Destino mi última tarde a la conversación entre la politóloga candidata al Senado colombiano Sandra Borda y la diputada por el PP español, Cayetana Álvarez de Toledo. Sin advertirlo, discuten desde dos facciones del liberalismo. Sandra, desde uno progresista moderado, que promueve las políticas identitarias; y Cayetana, desde uno radical, que reniega de las medidas que dividen a la población en función de su sexo, raza, nación o cualquier otro sentimiento de pertenencia. Pese a que se trata de una plática, las ovaciones de un lado y del otro del auditorio -con aplausos y algún silbido infiltrado- tornan el suceso en uno de esos concursos anacrónicos en los que gana el participante que más barra lleva. Yo aplaudí desde los dos bandos. Con Sandra forjaría una amistad; con Cayetana, formaría una cofradía.
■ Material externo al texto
## src/rtl/irtx_pkg.sv

```systemverilog
// Package: shared types for the infrared transmit timing generator.
// Assumes nothing beyond IEEE 1800-2017 enums.
package irtx_pkg;

    // Carrier duty option selected by a static pin
    typedef enum logic {
        DUTY_QUARTER = 1'b0,
        DUTY_THIRD   = 1'b1
    } duty_e;

endpackage

```

## src/rtl/irtx_subdiv.sv

```systemverilog
// Subcarrier divider: counts DIV oscillator clocks per subcarrier period,
// flags the last clock of each period and forms the carrier pulse, high
// for the first HI_Q or HI_T clocks. Assumes HI_T and HI_Q below DIV.
// The phase is forced to 0 whenever run is low.
module irtx_subdiv
    import irtx_pkg::*;
#(
    parameter int DIV  = 12,
    parameter int HI_Q = 3,
    parameter int HI_T = 4,
    localparam int PW  = $clog2(DIV)
) (
    input  logic  clk,
    input  logic  rst_n,
    input  logic  run,
    input  duty_e duty,
    output logic  tick,
    output logic  pulse
);

    logic [PW-1:0] phase;
    logic [PW-1:0] hi_len;

    // Phase counter, parked at 0 while stopped
    always_ff @(posedge clk) begin
        if (!rst_n || !run) begin
            phase <= '0;
        end else if (phase == PW'(DIV - 1)) begin
            phase <= '0;
        end else begin
            phase <= phase + 1'b1;
        end
    end

    // Carrier high length and period strobe
    always_comb begin
        hi_len = (duty == DUTY_THIRD) ? PW'(HI_T) : PW'(HI_Q);
        tick   = run && (phase == PW'(DIV - 1));
        pulse  = run && (phase < hi_len);
    end

endmodule

```

## src/rtl/irtx_ctl_timer.sv

```systemverilog
// Control timer: counts subcarrier periods modulo TOTAL and flags the
// period that closes a repetition. Assumes tick is a one-clock strobe.
module irtx_ctl_timer #(
    parameter int TOTAL = 4096,
    localparam int TW   = $clog2(TOTAL)
) (
    input  logic          clk,
    input  logic          rst_n,
    input  logic          tick,
    output logic [TW-1:0] count,
    output logic          wrap
);

    // Repetition-closing strobe
    always_comb begin
        wrap = tick && (count == TW'(TOTAL - 1));
    end

    // Period counter with explicit wrap
    always_ff @(posedge clk) begin
        if (!rst_n) begin
            count <= '0;
        end else if (wrap) begin
            count <= '0;
        end else if (tick) begin
            count <= count + 1'b1;
        end
    end

endmodule

```

## src/rtl/irtx_code_shift.sv

```systemverilog
// Code shifter: captures the code word at each repetition wrap and moves
// to the next bit, most significant first, every BIT_PULSES periods.
// Assumes TOTAL periods per repetition equals BIT_PULSES * BITS, so the
// local period count and the control timer stay aligned.
module irtx_code_shift #(
    parameter int BITS       = 64,
    parameter int BIT_PULSES = 64,
    localparam int BW        = $clog2(BIT_PULSES + 1)
) (
    input  logic            clk,
    input  logic            rst_n,
    input  logic            tick,
    input  logic            wrap,
    input  logic [BITS-1:0] code_word,
    output logic            cur_bit
);

    logic [BITS-1:0] sreg;
    logic [BW-1:0]   pcnt;
    logic            bit_end;

    // End of the current bit time
    always_comb begin
        bit_end = tick && (pcnt == BW'(BIT_PULSES - 1));
        cur_bit = sreg[BITS-1];
    end

    // Periods elapsed within the current bit
    always_ff @(posedge clk) begin
        if (!rst_n || wrap) begin
            pcnt <= '0;
        end else if (bit_end) begin
            pcnt <= '0;
        end else if (tick) begin
            pcnt <= pcnt + 1'b1;
        end
    end

    // Load at repetition start, shift left at each bit end
    always_ff @(posedge clk) begin
        if (!rst_n) begin
            sreg <= '0;
        end else if (wrap) begin
            sreg <= code_word;
        end else if (bit_end) begin
            sreg <= {sreg[BITS-2:0], 1'b0};
        end
    end

endmodule

```

## src/rtl/irtx_sleep.sv

```systemverilog
// Sleep control: counts subcarrier periods with no key held, saturating
// at IDLE, and drops the run enable at a repetition wrap once the count
// is reached. A wake pulse sets the enable again and wins over a stop on
// the same edge. Assumes wrap implies tick.
module irtx_sleep #(
    parameter int IDLE = 1008,
    localparam int IW  = $clog2(IDLE + 1)
) (
    input  logic clk,
    input  logic rst_n,
    input  logic tick,
    input  logic wrap,
    input  logic key_held,
    input  logic wake,
    output logic run
);

    logic [IW-1:0] idle_cnt;
    logic          idle_done;

    // Timeout reached
    always_comb begin
        idle_done = (idle_cnt >= IW'(IDLE));
    end

    // Idle period counter, cleared by any key activity
    always_ff @(posedge clk) begin
        if (!rst_n || key_held) begin
            idle_cnt <= '0;
        end else if (tick && !idle_done) begin
            idle_cnt <= idle_cnt + 1'b1;
        end
    end

    // Set-reset run enable
    always_ff @(posedge clk) begin
        if (!rst_n) begin
            run <= 1'b1;
        end else if (wake) begin
            run <= 1'b1;
        end else if (wrap && idle_done) begin
            run <= 1'b0;
        end
    end

endmodule

```

## src/rtl/irtx_timing.sv

```systemverilog
// Top: infrared transmit timing generator. Ties the subcarrier divider,
// control timer, code shifter and sleep control together and gates the
// carrier with the current code bit. Assumes duty_sel is static over a
// repetition and wake is synchronous to clk.
module irtx_timing
    import irtx_pkg::*;
#(
    parameter int DIV          = 12,
    parameter int HI_QUARTER   = 3,
    parameter int HI_THIRD     = 4,
    parameter int BIT_PULSES   = 64,
    parameter int BITS         = 64,
    parameter int IDLE_PERIODS = 1008,
    localparam int TOTAL       = BIT_PULSES * BITS,
    localparam int TW          = $clog2(TOTAL)
) (
    input  logic            clk,
    input  logic            rst_n,
    input  logic            duty_sel,
    input  logic            key_held,
    input  logic            wake,
    input  logic [BITS-1:0] code_word,
    output logic            ir_out,
    output logic            running,
    output logic            sub_tick,
    output logic [TW-1:0]   timer_val
);

    logic  run;
    logic  tick;
    logic  pulse;
    logic  wrap;
    logic  cur_bit;
    duty_e duty;

    // Static option decode
    always_comb begin
        duty = duty_e'(duty_sel);
    end

    irtx_subdiv #(
        .DIV  (DIV),
        .HI_Q (HI_QUARTER),
        .HI_T (HI_THIRD)
    ) u_div (
        .clk   (clk),
        .rst_n (rst_n),
        .run   (run),
        .duty  (duty),
        .tick  (tick),
        .pulse (pulse)
    );

    irtx_ctl_timer #(
        .TOTAL (TOTAL)
    ) u_tmr (
        .clk   (clk),
        .rst_n (rst_n),
        .tick  (tick),
        .count (timer_val),
        .wrap  (wrap)
    );

    irtx_code_shift #(
        .BITS       (BITS),
        .BIT_PULSES (BIT_PULSES)
    ) u_shf (
        .clk       (clk),
        .rst_n     (rst_n),
        .tick      (tick),
        .wrap      (wrap),
        .code_word (code_word),
        .cur_bit   (cur_bit)
    );

    irtx_sleep #(
        .IDLE (IDLE_PERIODS)
    ) u_slp (
        .clk      (clk),
        .rst_n    (rst_n),
        .tick     (tick),
        .wrap     (wrap),
        .key_held (key_held),
        .wake     (wake),
        .run      (run)
    );

    // Output gating
    always_comb begin
        ir_out   = pulse && cur_bit;
        running  = run;
        sub_tick = tick;
    end

endmodule

```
Uno sale sublimado de cada foro del Hay Festival. Sin importar quién suba al escenario, la hora que duran los eventos transcurre ágil. En esta versión no me topé con ninguno de mis grandes autores. Eso sí, escuchar a Juan Gabriel Vásquez y a Rodrigo García me dejó pensando en lo emocionante que sería un trío con ellos (para charlar toda la noche).